New paper accepted at IEEE ICC 2021

Our new paper “Learning-based Cognitive Radio Access via Randomized Point-Based Approximate POMDPs,” coauthored with my student Bharath Keshavamurthy, has been accepted at IEEE ICC 2021 and will be presented this June!

In this paper, a novel spectrum sensing and access strategy based on approximate Partially Observable Markov Decision Processes (POMDPs) is proposed, wherein a cognitive radio learns the time-frequency correlation model defining the occupancy behavior of incumbents, via the Baum-Welch algorithm, and concurrently devises an optimal strategy to perform spectrum sensing and access that exploits this learned correlation model. To ameliorate the complexity of the POMDP optimization, the PERSEUS algorithm, a randomized point-based value iteration method, is designed, with fragmentation and Hamming distance state filters.

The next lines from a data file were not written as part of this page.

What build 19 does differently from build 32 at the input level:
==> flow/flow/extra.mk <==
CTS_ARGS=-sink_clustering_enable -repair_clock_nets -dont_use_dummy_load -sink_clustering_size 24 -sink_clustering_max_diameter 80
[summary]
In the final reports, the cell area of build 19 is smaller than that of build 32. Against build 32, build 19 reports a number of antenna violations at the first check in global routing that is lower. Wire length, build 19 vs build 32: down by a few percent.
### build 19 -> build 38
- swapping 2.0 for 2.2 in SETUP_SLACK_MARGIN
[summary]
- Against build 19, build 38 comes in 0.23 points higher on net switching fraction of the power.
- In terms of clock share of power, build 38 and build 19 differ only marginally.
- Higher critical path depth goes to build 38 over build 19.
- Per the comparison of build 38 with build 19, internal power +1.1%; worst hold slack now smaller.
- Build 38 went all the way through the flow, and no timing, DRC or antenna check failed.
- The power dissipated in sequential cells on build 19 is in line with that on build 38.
Source: an optimization exercise on an open RTL-to-GDS flow (aim: small area and a short achievable clock period). Production flows keep margins and buffers that such runs may drop. At most, simulation tests tie the RTL to the original design; equivalence was not proved. Power and IR drop assume default switching activity.

// matrix_convol
module matrix_convol #(parameter m=9, f=3) (clk, rst, a, b, stride, out, done);
For scale: ~830 flip-flops, ~39 I/O pins, roughly 0.023 sq mm of cells after synthesis.
Settings: LEC_CHECK=0, CAP_MARGIN=20, CORE_MARGIN=2, CORE_UTILIZATION=60, CTS_BUF_LIST=sky130_fd_sc_hd__clkbuf_8, CTS_CLUSTER_DIAMETER=60, CTS_CLUSTER_SIZE=20, SLEW_MARGIN=20; clock period 11.0 ns.
standard.sh (not shown) runs the stock make flow with config.mk's settings and CLKGATE_MAP_FILE= SYNTH_SCRIPT=/design/flow/synth_recipe.tcl, a recipe that flattens the netlist after the stock synthesis.
==> flow/flow/run.sh <==
#!/bin/bash
# The standard layout (the standard.sh, every step unchanged), with the
# ports buffered by a plain buffer (buf_4) and a clock tree without dummy
# loads, with clkbuf_16 at its root and upper level and clkbuf_8 at its leaves.
set -euo pipefail
export BUFFER_PORTS_ARGS="-buffer_cell sky130_fd_sc_hd__buf_4"
export CTS_ARGS="-sink_clustering_enable -repair_clock_nets -sink_clustering_size 20 -sink_clustering_max_diameter 60 -buf_list sky130_fd_sc_hd__clkbuf_8 -root_buf sky130_fd_sc_hd__clkbuf_16 -dont_use_dummy_load"
bash standard.sh > standard.log 2>&1
The starting point ran to the end with no violations.
What follows belongs to an exercise in optimizing a design on an open flow for small area, a short achievable clock period and few clock cycles per item; a production flow would make more cautious choices. No activity file was given, so power comes from the tool's default toggle rates.

## before
Design Out_of_Order_divider, start of the top module:
module Out_of_Order_divider (clk, rst, start, memory_write_complete, dd_addr, dd_data, qr_we, qr_addr, qr_data);
input clk, rst, start;
output memory_write_complete;
output [4:0] dd_addr;
input [15:0] dd_data;
output qr_we;
output [4:0] qr_addr;
output [15:0] qr_data;
reg [5:0] cnt;
reg run;
wire last = run && (cnt == 6'd33);
always @(posedge clk, posedge rst)
begin
  if (rst) begin
    cnt <= 6'd0;
    run <= 1'b0;
  end else if (last) begin
    cnt <= 6'd0;
    run <= 1'b0;
  end else if (start || run) begin
    cnt <= cnt + 6'd1;
    run <= 1'b1;
  end
end
wire [5:0] wcnt = cnt - 6'd2;
assign dd_addr = cnt[4:0];
assign qr_we = run && (cnt >= 6'd2);
assign qr_addr = wcnt[4:0];
assign memory_write_complete = last;
single_divider divider (.Clk(clk), .a_in(dd_data[15:8]), .d_in(dd_data[7:0]), .q_out(qr_data[15:8]), .r_out(qr_data[7:0]));
endmodule
Size: about 47 flip-flops, about 47 I/O pins, ~0.0030 mm² of cells after synthesis.
export LEC_CHECK = 0
export CAP_MARGIN = 20
export CORE_MARGIN = 2
export CORE_UTILIZATION = 40
export PLACE_DENSITY = 0.6
export SLEW_MARGIN = 20
create_clock -name core_clock -period 6.0 [get_ports {clk}]
standard.sh (not shown) runs the stock make flow with config.mk's settings and CLKGATE_MAP_FILE= SYNTH_SCRIPT=/design/flow/synth_recipe.tcl, a recipe that flattens the netlist after the stock synthesis.
==> flow/flow/run.sh <==
#!/bin/bash
# The standard layout, with every input and output port buffered by a
# sky130_fd_sc_hd__buf_1 instead of the resizer's default choice.
set -euo pipefail
bash standard.sh BUFFER_PORTS_ARGS="-buffer_cell sky130_fd_sc_hd__buf_1" ADDER_MAP_FILE= finish > standard.log 2>&1
Nothing crashed in before and all stages finished; the problem is that the final layout failed, the offending checks being negative setup slack.
Input changes introduced in after (baseline for comparison: before):
-- flow/design.v --
<<< before, line 131
wire [6:0] qq7 = {qq6, ge_6};
wire [0:0] aa7 = aa6[0:0];
wire [7:0] x7 = {r7, aa7[0:0]};
wire [8:0] b_7;
wire [7:0] df_7;
assign b_7[0] = 1'b0;
assign df_7[0] = x7[0] ^ d_p2[0] ^ b_7[0];
assign b_7[1] = (~x7[0] & d_p2[0]) | (~(x7[0] ^ d_p2[0]) & b_7[0]);
assign df_7[1] = x7[1] ^ d_p2[1] ^ b_7[1];
assign b_7[2] = (~x7[1] & d_p2[1]) | (~(x7[1] ^ d_p2[1]) & b_7[1]);
assign df_7[2] = x7[2] ^ d_p2[2] ^ b_7[2];
assign b_7[3] = (~x7[2] & d_p2[2]) | (~(x7[2] ^ d_p2[2]) & b_7[2]);
assign df_7[3] = x7[3] ^ d_p2[3] ^ b_7[3];
assign b_7[4] = (~x7[3] & d_p2[3]) | (~(x7[3] ^ d_p2[3]) & b_7[3]);
assign df_7[4] = x7[4] ^ d_p2[4] ^ b_7[4];
assign b_7[5] = (~x7[4] & d_p2[4]) | (~(x7[4] ^ d_p2[4]) & b_7[4]);
assign df_7[5] = x7[5] ^ d_p2[5] ^ b_7[5];
assign b_7[6] = (~x7[5] & d_p2[5]) | (~(x7[5] ^ d_p2[5]) & b_7[5]);
assign df_7[6] = x7[6] ^ d_p2[6] ^ b_7[6];
assign b_7[7] = (~x7[6] & d_p2[6]) | (~(x7[6] ^ d_p2[6]) & b_7[6]);
assign df_7[7] = x7[7] ^ d_p2[7] ^ b_7[7];
assign b_7[8] = (~x7[7] & d_p2[7]) | (~(x7[7] ^ d_p2[7]) & b_7[7]);
wire ge_7 = 1'b1 && !b_7[8];
wire [7:0] r8 = ge_7 ? df_7 : x7;
wire [7:0] qq8 = {qq7, ge_7};
assign q_out = qq8;
assign r_out = r8;
>>> after, line 131
wire [6:0] qq7 = {qq6, ge_6};
wire [0:0] aa7 = aa6[0:0];
reg [6:0] r_p3;
always @(posedge Clk) r_p3 <= r7;
reg [0:0] a_p3;
always @(posedge Clk) a_p3 <= aa7;
reg [6:0] q_p3;
always @(posedge Clk) q_p3 <= qq7;
reg [7:0] d_p3;
always @(posedge Clk) d_p3 <= d_p2;
wire [7:0] x7 = {r_p3, a_p3[0:0]};
wire [8:0] b_7;
wire [7:0] df_7;
assign b_7[0] = 1'b0;
assign df_7[0] = x7[0] ^ d_p3[0] ^ b_7[0];
assign b_7[1] = (~x7[0] & d_p3[0]) | (~(x7[0] ^ d_p3[0]) & b_7[0]);
assign df_7[1] = x7[1] ^ d_p3[1] ^ b_7[1];
assign b_7[2] = (~x7[1] & d_p3[1]) | (~(x7[1] ^ d_p3[1]) & b_7[1]);
assign df_7[2] = x7[2] ^ d_p3[2] ^ b_7[2];
assign b_7[3] = (~x7[2] & d_p3[2]) | (~(x7[2] ^ d_p3[2]) & b_7[2]);
assign df_7[3] = x7[3] ^ d_p3[3] ^ b_7[3];
assign b_7[4] = (~x7[3] & d_p3[3]) | (~(x7[3] ^ d_p3[3]) & b_7[3]);
assign df_7[4] = x7[4] ^ d_p3[4] ^ b_7[4];
assign b_7[5] = (~x7[4] & d_p3[4]) | (~(x7[4] ^ d_p3[4]) & b_7[4]);
assign df_7[5] = x7[5] ^ d_p3[5] ^ b_7[5];
assign b_7[6] = (~x7[5] & d_p3[5]) | (~(x7[5] ^ d_p3[5]) & b_7[5]);
assign df_7[6] = x7[6] ^ d_p3[6] ^ b_7[6];
assign b_7[7] = (~x7[6] & d_p3[6]) | (~(x7[6] ^ d_p3[6]) & b_7[6]);
assign df_7[7] = x7[7] ^ d_p3[7] ^ b_7[7];
assign b_7[8] = (~x7[7] & d_p3[7]) | (~(x7[7] ^ d_p3[7]) & b_7[7]);
wire ge_7 = 1'b1 && !b_7[8];
wire [7:0] r8 = ge_7 ? df_7 : x7;
wire [7:0] qq8 = {q_p3, ge_7};
assign q_out = qq8;
assign r_out = r8;
<<< before, line 168
reg [5:0] cnt;
reg run;
wire last = run && (cnt == 6'd33);
always @(posedge clk, posedge rst)
begin
>>> after, line 176
reg [5:0] cnt;
reg run;
wire last = run && (cnt == 6'd34);
always @(posedge clk, posedge rst)
begin
<<< before, line 182
  end
end
wire [5:0] wcnt = cnt - 6'd2;
assign dd_addr = cnt[4:0];
assign qr_we = run && (cnt >= 6'd2);
assign qr_addr = wcnt[4:0];
assign memory_write_complete = last;
>>> after, line 190
  end
end
wire [5:0] wcnt = cnt - 6'd3;
assign dd_addr = cnt[4:0];
assign qr_we = run && (cnt >= 6'd3);
assign qr_addr = wcnt[4:0];
assign memory_write_complete = last;
Findings:
after: PASS, flow complete, no timing, DRC or antenna violations. after: worst setup slack is 1.52 ns higher than what before reported. Summary of after over before: total clock buffers created by CTS went up 4; highest ir drop seen on vdd dropped 20%; full die area increased about 16%; via count of the first global-routing pass lower. Relative to before, synthesized cell count has increased by 20 in after. The sequential share of power of after exceeds that of before by 8.4 points. before → after: routed length per placed instance moved down, overall die height moved up, clock sink count moved up. Looking at total wire length after detailed routing across before and after, the one that comes out higher is before. sky130_fd_sc_hd__dfxtp_1 as the commonest non-fill, non-tap cell in the layout was reported by after, and sky130_fd_sc_hd__buf_4 by before. Number of well-tap cells placed was higher in the run labelled after. Summary of after over before: combinational fraction of design power now sits lower; time the final worst path needs with I/O delays and setup now sits lower.
Function was not checked in any run of this note: the RTL went through the layout flow alone.

== run A ==
Out_of_Order_divider, a different RTL version from the one above (not shown whole).
Size: roughly 77 flip-flops, roughly 47 I/O pins, roughly 3800 um^2 of cells after synthesis.
==> module single_divider, before the edit <==
module single_divider (Clk, a_in, d_in, q_out, r_out);
input Clk;
input [7:0] a_in, d_in;
output [7:0] q_out, r_out;
wire [0:0] pr0 = a_in[7];
wire ge0 = (d_in[7:1] == 0) && (pr0 >= d_in[0:0]);
wire [0:0] nr0 = ge0 ? (pr0 - d_in[0:0]) : pr0;
wire [0:0] r1 = nr0;
wire [0:0] q1 = ge0;
wire [6:0] a1 = a_in[6:0];
wire [7:0] d1 = d_in;
wire [1:0] pr1 = {r1, a1[6]};
wire ge1 = (d1[7:2] == 0) && (pr1 >= d1[1:0]);
wire [1:0] nr1 = ge1 ? (pr1 - d1[1:0]) : pr1;
wire [1:0] r2 = nr1;
wire [1:0] q2 = {q1, ge1};
wire [5:0] a2 = a1[5:0];
wire [7:0] d2 = d1;
wire [2:0] pr2 = {r2, a2[5]};
wire ge2 = (d2[7:3] == 0) && (pr2 >= d2[2:0]);
wire [2:0] nr2 = ge2 ? (pr2 - d2[2:0]) : pr2;
reg [2:0] r3;
always @(posedge Clk) r3 <= nr2;
reg [2:0] q3;
always @(posedge Clk) q3 <= {q2, ge2};
reg [4:0] a3;
always @(posedge Clk) a3 <= a2[4:0];
reg [7:0] d3;
always @(posedge Clk) d3 <= d2;
wire [3:0] pr3 = {r3, a3[4]};
wire ge3 = (d3[7:4] == 0) && (pr3 >= d3[3:0]);
wire [3:0] nr3 = ge3 ? (pr3 - d3[3:0]) : pr3;
wire [3:0] r4 = nr3;
wire [3:0] q4 = {q3, ge3};
wire [3:0] a4 = a3[3:0];
wire [7:0] d4 = d3;
wire [4:0] pr4 = {r4, a4[3]};
wire ge4 = (d4[7:5] == 0) && (pr4 >= d4[4:0]);
wire [4:0] nr4 = ge4 ? (pr4 - d4[4:0]) : pr4;
reg [4:0] r5;
always @(posedge Clk) r5 <= nr4;
reg [4:0] q5;
always @(posedge Clk) q5 <= {q4, ge4};
reg [2:0] a5;
always @(posedge Clk) a5 <= a4[2:0];
reg [7:0] d5;
always @(posedge Clk) d5 <= d4;
wire [5:0] pr5 = {r5, a5[2]};
wire ge5 = (d5[7:6] == 0) && (pr5 >= d5[5:0]);
wire [5:0] nr5 = ge5 ? (pr5 - d5[5:0]) : pr5;
wire [5:0] r6 = nr5;
wire [5:0] q6 = {q5, ge5};
wire [1:0] a6 = a5[1:0];
wire [7:0] d6 = d5;
wire [6:0] pr6 = {r6, a6[1]};
wire ge6 = (d6[7:7] == 0) && (pr6 >= d6[6:0]);
wire [6:0] nr6 = ge6 ? (pr6 - d6[6:0]) : pr6;
reg [6:0] r7;
always @(posedge Clk) r7 <= nr6;
reg [6:0] q7;
always @(posedge Clk) q7 <= {q6, ge6};
reg [0:0] a7;
always @(posedge Clk) a7 <= a6[0:0];
reg [7:0] d7;
always @(posedge Clk) d7 <= d6;
wire [7:0] pr7 = {r7, a7[0]};
wire ge7 = 1'b1 && (pr7 >= d7[7:0]);
wire [7:0] nr7 = ge7 ? (pr7 - d7[7:0]) : pr7;
wire [7:0] r8 = nr7;
wire [7:0] q8 = {q7, ge7};
assign q_out = q8;
assign r_out = r8;
endmodule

Evaluating the cognitive radio throughput against incumbent interference, we demonstrate that, with sensing restrictions, our framework achieves a 6% performance gain over that attained by a maximum a-posteriori (MAP) state estimator with prior model knowledge, and outperforms correlation-coefficient based clustering algorithms by an average of 60%; additionally, it surpasses a Neyman-Pearson Detector that assumes independence among channels with no sensing restrictions, by an average of 25%. Furthermore, unlike state-of-the-art algorithms, the proposed design facilitates the regulation of the trade-off between cognitive radio throughput and incumbent interference via a penalty parameter in the underlying MDP.